(TASK OBJECTIVE): Beneath this line are the data; copy exactly the part of them that opens with the line containing "localparam int CLA_GROUP" and closes with the line containing "logic [CLA_GROUP-1:0] p;", and only that part.

╭─ EXTRACTED MATERIAL

--- src/rtl/cla16_pkg.sv ---
// Shared constants and types for the 16-bit two-level carry-lookahead adder.
package cla16_pkg;
  localparam int CLA_WIDTH   = 16;
  localparam int CLA_GROUP   = 4;
  localparam int CLA_NGROUPS = 4;

  typedef logic [CLA_WIDTH-1:0] operand_t;
endpackage

--- src/rtl/cla4_block.sv ---
// 4-bit carry-lookahead slice: local sums plus group generate/propagate
// for the second-level lookahead unit.
module cla4_block
  import cla16_pkg::*;
(
  input  logic [CLA_GROUP-1:0] a,
  input  logic [CLA_GROUP-1:0] b,
  input  logic                 ci,
  output logic [CLA_GROUP-1:0] s,
  output logic                 gg,
  output logic                 gp
);

  logic [CLA_GROUP-1:0] g;
  logic [CLA_GROUP-1:0] p;
  logic [CLA_GROUP-1:0] c;

  assign g = a & b;
  assign p = a ^ b;

  // Internal carries are flat sum-of-products, no ripple between bits.
  assign c[0] = ci;
  assign c[1] = g[0] | (p[0] & ci);
  assign c[2] = g[1] | (p[1] & g[0]) | (p[1] & p[0] & ci);
  assign c[3] = g[2] | (p[2] & g[1]) | (p[2] & p[1] & g[0])
              | (p[2] & p[1] & p[0] & ci);

  assign s  = p ^ c;
  assign gg = g[3] | (p[3] & g[2]) | (p[3] & p[2] & g[1])
            | (p[3] & p[2] & p[1] & g[0]);
  assign gp = &p;

endmodule

--- src/rtl/cla16_adder.sv ---
// Registered 16-bit carry-lookahead adder, {Co,S} = X + Y + Cin, 1-cycle latency.
// Optional two's-complement overflow output Ovf when CLA16_ADDER_OVF_EN is defined.
module cla16_adder
  import cla16_pkg::*;
(
  input  logic        clk,
  input  logic        rst,
  input  logic [15:0] X,
  input  logic [15:0] Y,
  input  logic        Cin,
  output logic [15:0] S,
  output logic        Co
`ifdef CLA16_ADDER_OVF_EN
  ,
  output logic        Ovf
`endif
);

  operand_t               sum_d;
  operand_t               s_q;
  logic                   co_d;
  logic                   co_q;
  logic [CLA_NGROUPS-1:0] grp_g;
  logic [CLA_NGROUPS-1:0] grp_p;
  logic [CLA_NGROUPS:0]   grp_c;

  // Second-level lookahead: every group carry comes straight from GG/GP/Cin.
  assign grp_c[0] = Cin;
  assign grp_c[1] = grp_g[0] | (grp_p[0] & Cin);
  assign grp_c[2] = grp_g[1] | (grp_p[1] & grp_g[0]) | (grp_p[1] & grp_p[0] & Cin);
  assign grp_c[3] = grp_g[2] | (grp_p[2] & grp_g[1]) | (grp_p[2] & grp_p[1] & grp_g[0])
                  | (grp_p[2] & grp_p[1] & grp_p[0] & Cin);
  assign grp_c[4] = grp_g[3] | (grp_p[3] & grp_g[2]) | (grp_p[3] & grp_p[2] & grp_g[1])
                  | (grp_p[3] & grp_p[2] & grp_p[1] & grp_g[0])
                  | (grp_p[3] & grp_p[2] & grp_p[1] & grp_p[0] & Cin);

  for (genvar gi = 0; gi < CLA_NGROUPS; gi++) begin : g_grp
    cla4_block u_cla4 (
      .a  (X[gi*CLA_GROUP +: CLA_GROUP]),
      .b  (Y[gi*CLA_GROUP +: CLA_GROUP]),
      .ci (grp_c[gi]),
      .s  (sum_d[gi*CLA_GROUP +: CLA_GROUP]),
      .gg (grp_g[gi]),
      .gp (grp_p[gi])
    );
  end

  assign co_d = grp_c[CLA_NGROUPS];

  always_ff @(posedge clk) begin
    if (rst) begin
      s_q  <= '0;
      co_q <= 1'b0;
    end else begin
      s_q  <= sum_d;
      co_q <= co_d;
    end
  end

  assign S  = s_q;
  assign Co = co_q;

`ifdef CLA16_ADDER_OVF_EN
  logic ovf_d;
  logic ovf_q;

  assign ovf_d = (X[15] == Y[15]) & (sum_d[15] != X[15]);

  always_ff @(posedge clk) begin
    if (rst) ovf_q <= 1'b0;
    else     ovf_q <= ovf_d;
  end

  assign Ovf = ovf_q;
`endif

endmodule

--- config.mk ---
export PLATFORM = sky130hd
export DESIGN_NAME = cla16_adder
export DESIGN_NICKNAME = d
export VERILOG_FILES = /design/src/rtl/cla16_pkg.sv /design/src/rtl/cla4_block.sv /design/src/rtl/cla16_adder.sv
export SDC_FILE = /design/constraint.sdc
export NUM_CORES = 1
export LEC_CHECK = 0
export CAP_MARGIN = 10
export CORE_MARGIN = 2
export CORE_UTILIZATION = 35
export CTS_CLUSTER_SIZE = 12
export DETAILED_ROUTE_END_ITERATION = 8
export GPL_ROUTABILITY_DRIVEN = 0
export MAX_ROUTING_LAYER = met4
export PLACE_DENSITY_LB_ADDON = 0.12
export SYNTH_ARGS = -nofsm -noshare
export SYNTH_HDL_FRONTEND = slang
export SYNTH_SLANG_ARGS = --single-unit
--- constraint.sdc ---
create_clock -name clk -period 3.6 [get_ports clk]
set_input_delay 0.72 -clock clk [delete_from_list [all_inputs] [get_ports clk]]
set_output_delay 0.72 -clock clk [all_outputs]
set_load 0.01 [all_outputs]
==> results.cfg <==
[yosys]
yosys.cell_count.top_type = nor2_1
ys_types = 35
netlist_instances = 129
yosysWarnings = 0
synthFlopType = dfxtp_1
syn_avg_cell_area_um2 = 8.99
netlist.area_leader.share_pct = 29.3
synth.area.top_cells = dfxtp_1 (29%), ha_1 (17%), fa_1 (6.9%)
syn_nets = 184
synth_common_cells = nor2_1 (19), dfxtp_1 (17), ha_1 (16)
synth_largest_area_cell = dfxtp_1
async_flop_share_pct = 0
syn_area_um2 = 1160
synth-seq-cells = 17
ys_seq_area_share_pct = 29.3
synth_edf_count = 0

[timing]
finalSetupViolCount = 0
maxSlewHeadroom_pct = 58.8
fin_crit_sh_pct = 82.0
period_needed_ps = 2950
fmax_mhz = 339
hold_viol = 0
slew_violations = 0
worstMarginPinSlew_ps = 614
fin_tns_setup_ps = 0
rsz0062_at_grt = no

[power_and_ir_drop]
p_int_w = 0.000391
p_sw_w = 0.000171
combPwrFrac_pct = 41.9
powerDensity_nw_per_um2 = 321
power.total_w = 0.000562
power_frac_seq_pct = 39.2
leakage_nw = 0.752
p_clk_share_pct = 18.9
switching_share_pct = 30.5
max-vdd-ir-drop_mv = 0.160

[hold_path]
hold_depth = 4
min_from = Y[0]
hp-class = input port to flip-flop
whs_endpoint = S[0]

[grt]
grt_remaining_overflow = 0
grt_pass1_vias = 1055
antenna_found_initial = 0
grt_max_degree = 15
grt_pass1_wl_um = 4140
grt.total_usage_pct = 14.9

[final_layout]
filler_cell_count = 316
fin_nets = 239
syn_to_final_growth_pct = 51.0
antenna-diode-count = 0
drive_gt1_share_pct = 6.01

[placed_design]
port_buffers = 51
dp_hpwl_um = 2130

[clock_tree]
cts_repair_resize_count = 0
htree_levels = 1
cts_tree = built
cts_hold_buf = 0
cts_buffers = 3
postCtsSetupRepairBufs = 0
cts_root_buf = clkbuf_4
clock_path_buffers = 2
path_clk_slew_ps = 110
clock-sinks = 17

[floorplan]
pin_count = 52
start_util_pct = 37.4
num_rows = 20
die_h_um = 61.6
die-width_um = 61.6
die-area_um2 = 3790
core_area_um2 = 3100

[detailed_routing]
drt_first_pass_iters = 4
drcViolationCount = 0
drt_iter0_drc = 31
drtAntennaViolNets = 0
via_count = 1087
wl_per_cell_um = 11.4
routed_via_density = 4.79
drt-total-wl_um = 2600

[setup_path]
start_kind = input port
crit_top_cell = a41o_1
path_buf_inv = 1
cp_data_arrival_time_ps = 3180
max_stage_delay_ps = 430
crit_slowest_cell = fa_1
setup.worst_path.end_class = flip-flop
cp.required_ps = 3830
critPathTopFamily = compound AO/OA/AOI/OAI gates
cp_max_fo = 3
crit_type = input port to flip-flop
crit_chain = clkdlybuf4s50_1 -> ha_1 -> a211oi_2 -> o21ai_2 -> a41o_1 -> a41o_1 -> a21oi_1 -> fa_1 -> nor2_1

[run]
maxCapViolations = 0

[outcome]
status = complete, no violations
cell families after synthesis:
family	after synthesis	share of synthesized area (%)
flops	17	29.3
mux	2	2.26
compound gates	30	18.4
simple gates	40	15.9
fa+ha+maj	20	24.2
buf+inv	12	3.88
xor+xnor	8	6.04
cells in the final DEF, fill, tap and decap left out, drive strengths merged, types with 3 or more instances in the layout:
cell type / n
a21oi: 7
nor2: 19
nor2b: 3
clkbuf: 4
fa: 4
nand3: 3
nor3: 3
clkdlybuf4s50: 51
ha: 16
o21ai: 6
xor2: 6
a211oi: 4
inv: 10
nand2: 5
dfxtp: 17
per-layer routing:
metal	wire [um]	vias to the layer above	global-route usage (%)
li1	-	564	-
met1	1210	496	17.9
met2	1220	25	24.1
met3	139	2	2.73
met4	21	0	6.69
met5	0	-	-
state kept, by name (all words and copies together) (netlist names):
name,cells
Co,1
S,16
stage by stage:
stage               worst slack, ps  cells  area (um^2)  utilization [%]  hold WS [ps]
floorplan                       919    129         1160                -           961
global placement                375    223         1730             55.6          1460
detailed placement              342    223         1730             55.6          1460
CTS                             635    227         1750             56.5          1160
global route                    482    227         1750             56.5          1200
finish                          649    227         1750             56.5          1170
power by group through the flow:
| stage | clock (W) | sequential, W | combinational, W |
|---|---|---|---|
| finish | 0.000106 | 0.000220 | 0.000236 |
| global placement | 0 | 0.000224 | 0.000233 |
| global route | 0.000116 | 0.000222 | 0.000261 |
| detailed placement | 0 | 0.000225 | 0.000236 |
| floorplan | 0 | 0.000238 | 0.000111 |
| CTS | 0.000113 | 0.000221 | 0.000238 |
layout make-up:
| class | instances | area, um^2 | share of cell area, % |
|---|---|---|---|
| clock buffer | 4 | 26.3 | 1.50 |
| inverter | 10 | 37.5 | 2.14 |
| multi-input combinational | 100 | 774 | 44.2 |
| sequential | 17 | 340 | 19.4 |
| tap | 44 | 55.1 | 3.14 |
| timing repair buffer | 52 | 518 | 29.6 |
worst max path at each step:
| stage | slack [ps] | start | cells after the start | to |
|---|---|---|---|---|
| final | 650 | X[0] | 9 | S[12] |
| after global placement | 370 | X[0] | 9 | S[12] |
| after global routing | 480 | X[5] | 9 | S[12] |
| after detailed placement | 340 | X[0] | 9 | S[12] |
| after CTS | 640 | X[0] | 9 | S[12] |
| after floorplan | 920 | X[0] | 8 | S[12] |
Note: power is estimated with default switching activity, not from simulation.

╰─

(EXERCISE SOLUTION):
  localparam int CLA_GROUP   = 4;
  localparam int CLA_NGROUPS = 4;

  typedef logic [CLA_WIDTH-1:0] operand_t;
endpackage

--- src/rtl/cla4_block.sv ---
// 4-bit carry-lookahead slice: local sums plus group generate/propagate
// for the second-level lookahead unit.
module cla4_block
  import cla16_pkg::*;
(
  input  logic [CLA_GROUP-1:0] a,
  input  logic [CLA_GROUP-1:0] b,
  input  logic                 ci,
  output logic [CLA_GROUP-1:0] s,
  output logic                 gg,
  output logic                 gp
);

  logic [CLA_GROUP-1:0] g;
  logic [CLA_GROUP-1:0] p;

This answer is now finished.